Cenâb-ı Hak, bütün kullarını şu dünyada muhtelif vesilelerle imtihan etmektedir. Bu sebeple insanlara birtakım imkânlar ve nîmetler verdiği gibi bazı mahrûmiyetler ve külfetler de yüklemiştir. Belâ, musibet ve hastalıkları da, kullarını günahlardan uzaklaştırmak, önceki günah kirlerinden arındırmak, muhtelif ders ve ibretler vermek gibi sebeplerle gönderir. Yani hepsi de insanların faydası içindir. Bu imtihanlardaki hikmet ve sırları çözemeyerek isyân edenler hüsrâna uğrarken, sabır, rızâ, tevekkül ve teslîmiyetle Allah’a ilticâ edenler büyük ecirlere nâil olurlar. Âyet-i kerîmelerde bu husus şöyle beyân buyrulur:
“İnsanlar, imtihandan geçirilmeden, sadece «İman ettik» demeleriyle bırakılıvereceklerini mi sandılar? Andolsun ki biz onlardan öncekileri de imtihandan geçirmişizdir. Elbette Allah, sâdıkları da yalancıları da mutlaka ortaya koyacaktır.” (Ankebût, 2-3)
“Biz mutlaka sizi biraz korku, biraz açlık yahut mala, cana veya mahsullere gelecek noksanlıkla imtihan ederiz. Sen sabredenleri müjdele!” (Bakara, 155)
Cenâb-ı Hak, başına gelen belâ, musîbet ve sıkıntıdan ibret almayan kişilerden râzı olmaz. Şu âyet bunu göstermektedir:
“Onlar, her yıl bir veya iki kez (çeşitli belâlarla) imtihan edildiklerini görmüyorlar mı? Sonra da ne tevbe ediyorlar ne de ibret alıyorlar.” (Tevbe, 126)
Bununla birlikte Yüce Rabbimiz, imtihâna tâbî tuttuğu kullarını yardımsız bırakmayarak onlara şu tavsiyede bulunmaktadır:
“Ey îman edenler! Sabır ve namazla Allah’tan yardım dileyiniz! Muhakkak ki Allah sabredenlerle beraberdir.” (Bakara, 153)

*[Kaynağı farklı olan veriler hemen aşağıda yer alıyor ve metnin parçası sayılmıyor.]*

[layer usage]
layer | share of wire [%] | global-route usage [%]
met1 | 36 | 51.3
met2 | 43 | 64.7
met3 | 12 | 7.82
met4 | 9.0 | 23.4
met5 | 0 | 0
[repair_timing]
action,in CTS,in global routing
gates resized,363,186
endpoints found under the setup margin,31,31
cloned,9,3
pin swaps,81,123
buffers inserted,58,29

Sabırla namaz çok mühim iki sığınaktır. Allah Rasûlü r ve diğer peygamberler, zor durumda kaldıklarında Allah’tan yardım ve sabır istemek için hemen namaza koşmuşlardır. Ashâb-ı kirâm da bir yakınlarını kaybettiklerinde veya herhangi bir sıkıntıya düştüklerinde namazda tesellî bulmuş ve namazla Allah’tan sabır istemişlerdir.[1]

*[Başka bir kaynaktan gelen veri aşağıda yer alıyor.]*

==> flow/design.v (excerpt) <==
module TCAM_TOP (
        input                   CLK
       ,input                   RESET
       ,input                   SEARCH
       ,input                   SETTING
       ,input   [DATA_BITS-1:0] KEY
       ,input   [IDWID-1:0]     SETTING_ID
       ,input   [MASKWID-1:0]   SETTING_MASKID
       ,input   [IDWID-1:0]     SETTING_PRIORITY
       ,output  [IDWID-1:0]     RULEID
       ,output                  SETTING_COMPLETE
       ,output                  SEARCH_COMPLETE
       ,output                  MISMATCH
       ,input                     DDR3_AVL_INIT
       ,input   [SDRAM_DATA-1:0]  DDR3_AVL_READDATA
       ,input                     DDR3_AVL_WAITREQUEST
       ,input                     DDR3_AVL_READDATAVALID
       ,output                    DDR3_AVL_READ
       ,output                    DDR3_AVL_WRITE
       ,output  [SDRAM_ADDR-1:0]  DDR3_AVL_ADDRESS
       ,output  [SDRAM_DATA-1:0]  DDR3_AVL_WRITEDATA
       ,output                    DDR3_AVL_BURSTCOUNT
       ,output                    DDR3_AVL_INITCOMPLETE
	);
    parameter   DATA_BITS = 128;  
    parameter   FRAGMENTS = 8;	 
    parameter   FRAG_BITS = 3;	 
    parameter   IDWID     = 16;   
    parameter   MASKWID   = 18;
    parameter   SDRAM_ADDR = 19;
    parameter   SDRAM_DATA = 256;
    localparam  FRAG_WID  = (DATA_BITS/FRAGMENTS);
    localparam  ADDR_WID  = FRAG_BITS+FRAG_WID;
    localparam  PRIOWID   = IDWID;
    localparam  KWID      = DATA_BITS;
  ...
export LEC_CHECK = 0
export CAP_MARGIN = 20
export CORE_MARGIN = 2
export CORE_UTILIZATION = 72
export CTS_CLUSTER_SIZE = 70
export PLACE_DENSITY_LB_ADDON = 0.0
export SETUP_SLACK_MARGIN = 1.42
export SLEW_MARGIN = 20
create_clock -name core_clock -period 5.35 [get_ports {CLK}]
run.sh (not shown) runs the stock make flow with config.mk's settings and CLKGATE_MAP_FILE=.
The starting point passed the timing, design-rule and antenna checks.
Then changed:
- CTS_CLUSTER_DIAMETER: unset -> 119
- CTS_CLUSTER_SIZE: 70 -> 10
- SETUP_SLACK_MARGIN: 1.42 -> 0.89
- clock period: 5.35 -> 3.12 ns (I/O delays scaled with it)
=>
- Now the flow finished with antenna violations left
- wire length climbs by a few percent
- sequential share of layout area drops by 0.56 points
- first-iteration DRC count climbs slightly
- cell area climbs slightly
- total power climbs by well over a third
- combinational power climbs by well over a third
Then changed:
- CTS_CLUSTER_DIAMETER: 119 -> 64
- PLACE_DENSITY_LB_ADDON: 0.0 -> unset
- SETUP_SLACK_MARGIN: 0.89 -> 0.92
- SLEW_MARGIN: 20 -> 40
Result:
- Now the flow went through all stages and came out clean
- cell area stays flat
- maximum frequency goes up by 2.3%
- routed wire length goes down by 0.48%
- clock skew goes down by 25 ps
Then changed:
- ABC_AREA: unset -> 0
- CTS_CLUSTER_DIAMETER: 64 -> unset
- CTS_CLUSTER_SIZE: 10 -> 22
- GPL_ROUTABILITY_DRIVEN: unset -> 1
- MAX_ROUTING_LAYER: unset -> met4
- SETUP_SLACK_MARGIN: 0.92 -> 0.93
- SLEW_MARGIN: 40 -> 20
=> Die size is unchanged; cell count decreases by about 0.7%; setup slack is worse by 12 ps; area after synthesis is unchanged; routed wire length came out higher by about 0.65%; non-clock buffer count increases by 36.


Starting RTL as in the previous note.
Settings: LEC_CHECK=0, CAP_MARGIN=35, CORE_MARGIN=2, CORE_UTILIZATION=72, CTS_CLUSTER_DIAMETER=204, CTS_CLUSTER_SIZE=14, PLACE_DENSITY_LB_ADDON=0.08, SETUP_SLACK_MARGIN=0.93, SLEW_MARGIN=15; clock period 3.14 ns.
The starting point went through all stages and came out clean.
Change:
- CAP_MARGIN: 35 -> 20
- CORE_UTILIZATION: 72 -> 67
- CTS_CLUSTER_SIZE: 14 -> unset
- PLACE_DENSITY_LB_ADDON: 0.08 -> unset
- SETUP_SLACK_MARGIN: 0.93 -> unset
- SLEW_MARGIN: 15 -> 20
- clock period: 3.14 -> 6.75 ns (I/O delays scaled with it)
What happened: The new run passed the timing, design-rule and antenna checks. Cell count grows by 1.1%. Total power decreases by 50%. Non-clock buffer count falls by 110. Wire length drops by about 5%. Final area is higher by 1.0%.
Change:
- CORE_UTILIZATION: 67 -> 40
- CTS_CLUSTER_DIAMETER: 204 -> unset
- clock period: 6.75 -> 10.0 ns (I/O delays scaled with it)
Setup slack improves by 1.9 ns. Total power went down by a quarter to a third. Core utilization went down by 31 points.
Change:
- SETUP_SLACK_MARGIN: unset -> 0.73
- clock period: 10.0 -> 5.62 ns (I/O delays scaled with it)
Effect:
- The new run passed the timing, design-rule and antenna checks
- routed wire length came out higher by 0.48%
- clock power came out higher by 78%
- setup slack gets worse by 2.7 ns
- register-to-register slack gets worse by 3.9 ns
- area after synthesis stays the same


## wip/lagoon
Starting RTL as in the previous note.
Settings: LEC_CHECK=0, ABC_AREA=0, CAP_MARGIN=35, CORE_MARGIN=2, CORE_UTILIZATION=72, CTS_CLUSTER_DIAMETER=100, CTS_CLUSTER_SIZE=14, GPL_ROUTABILITY_DRIVEN=1, MAX_ROUTING_LAYER=met5, PLACE_DENSITY_LB_ADDON=0.08, SETUP_SLACK_MARGIN=0.93, SLEW_MARGIN=20; clock period 3.12 ns.
Both conditions hold for wip/lagoon: the flow ran to the end and the final layout passed the timing, design-rule and antenna checks.
Edits applied to the flow inputs when going from wip/lagoon to wip/juniper:
--- a/flow/config.mk
+++ b/flow/config.mk
@@ -8,2 +8 @@
-export ABC_AREA = 0
-export CAP_MARGIN = 35
+export CAP_MARGIN = 5
@@ -12,5 +11 @@
-export CTS_CLUSTER_DIAMETER = 100
-export CTS_CLUSTER_SIZE = 14
-export GPL_ROUTABILITY_DRIVEN = 1
-export MAX_ROUTING_LAYER = met5
-export PLACE_DENSITY_LB_ADDON = 0.08
+export CTS_CLUSTER_SIZE = 17
@@ -18 +13 @@
-export SLEW_MARGIN = 20
+export SLEW_MARGIN = 15
- wip/lagoon reached the end of the flow, and the finished layout is clean on the timing, design-rule and antenna checks.
- wip/juniper has completed all stages; timing, DRC and antenna checks passed.
- From wip/lagoon to wip/juniper the numbers moved as follows: final cell count without fillers higher, standard cell area after detailed placement roughly the same, sequential standard cell area roughly the same.
- Going from wip/lagoon to wip/juniper, final critical-path required period went down by 0.0071 ns, combinational cell fraction of total power lost 0.3 points, total power grew by 7.9%.
- Going from wip/lagoon to wip/juniper, wire length higher; maximum achievable frequency rose by 0.31%; critical path depth closely matched the old numbers.
Edits applied to the flow inputs when going from wip/juniper to wip/violet:
--- a/flow/config.mk
+++ b/flow/config.mk
@@ -8 +8,2 @@
-export CAP_MARGIN = 5
+export ABC_AREA = 1
+export CAP_MARGIN = 20
@@ -11,3 +12,4 @@
-export CTS_CLUSTER_SIZE = 17
-export SETUP_SLACK_MARGIN = 0.93
-export SLEW_MARGIN = 15
+export CTS_CLUSTER_DIAMETER = 358
+export CTS_CLUSTER_SIZE = 10
+export SETUP_SLACK_MARGIN = 0.92
+export SLEW_MARGIN = 20
==> comparison <==
- Between wip/juniper and wip/violet, wire length reported by the detailed router is higher for wip/violet, wip/juniper comes in under that.
- wip/violet vs wip/juniper — worst reg-to-reg path cell count dropped 2.
- wip/violet: share of cell area taken by muxes after synthesis 14 points below wip/juniper
Power is estimated from default activity; no workload was simulated.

Musibetleri kolay atlatabilmek için dünyaya gereğinden fazla değer vermemek de tavsiye edilmiştir.[2]
Varlıklar zıtlık esâsı üzere yaratılmışlardır. “Eşyâ zıddı ile bilinir” kâidesini düşündüğümüzde, zıtlığın insanoğlu için zaruri bir kavram olduğunu daha iyi idrak ederiz. Kendisi sağlam olan kişi, umûmiyetle herkesin aynı şekilde olduğunu zanneder. Noksansız bir vücudun veya sıhhatli bir hayatın büyük bir lütuf olduğunu farkedebilmek, ancak hasta ve sakat kişileri görmekle mümkün hâle gelebilir. İşte bu yüzden bizim nazarımızda birer zavallı gibi kabul edilen sakatların, insanlık âleminin selâmet yolunu bulabilmesinde böylesine büyük bir hizmetleri de vardır. Sabrettikleri takdirde kendilerine dünya ve âhirette çok büyük mükâfâtlar verilecektir.
Diğer taraftan bütün her şey, Allah’ın lutfuyla yokluktan varlık âlemine çıkmıştır. Lütufta ise eşitlik gerekli ve zaruri değildir. Eşitlik, ancak hak etmeye bağlı olan “adâlet”te mevzubahistir. Dolayısıyla, herhangi bir varlık Allah’tan adâlet talep edecek olsa, onun hakkı yok olmaktır. Zira o, ezelde zaten yoktu, Allah Teâlâ ona lütufta bulunarak varlık sâhasına çıkarmıştı.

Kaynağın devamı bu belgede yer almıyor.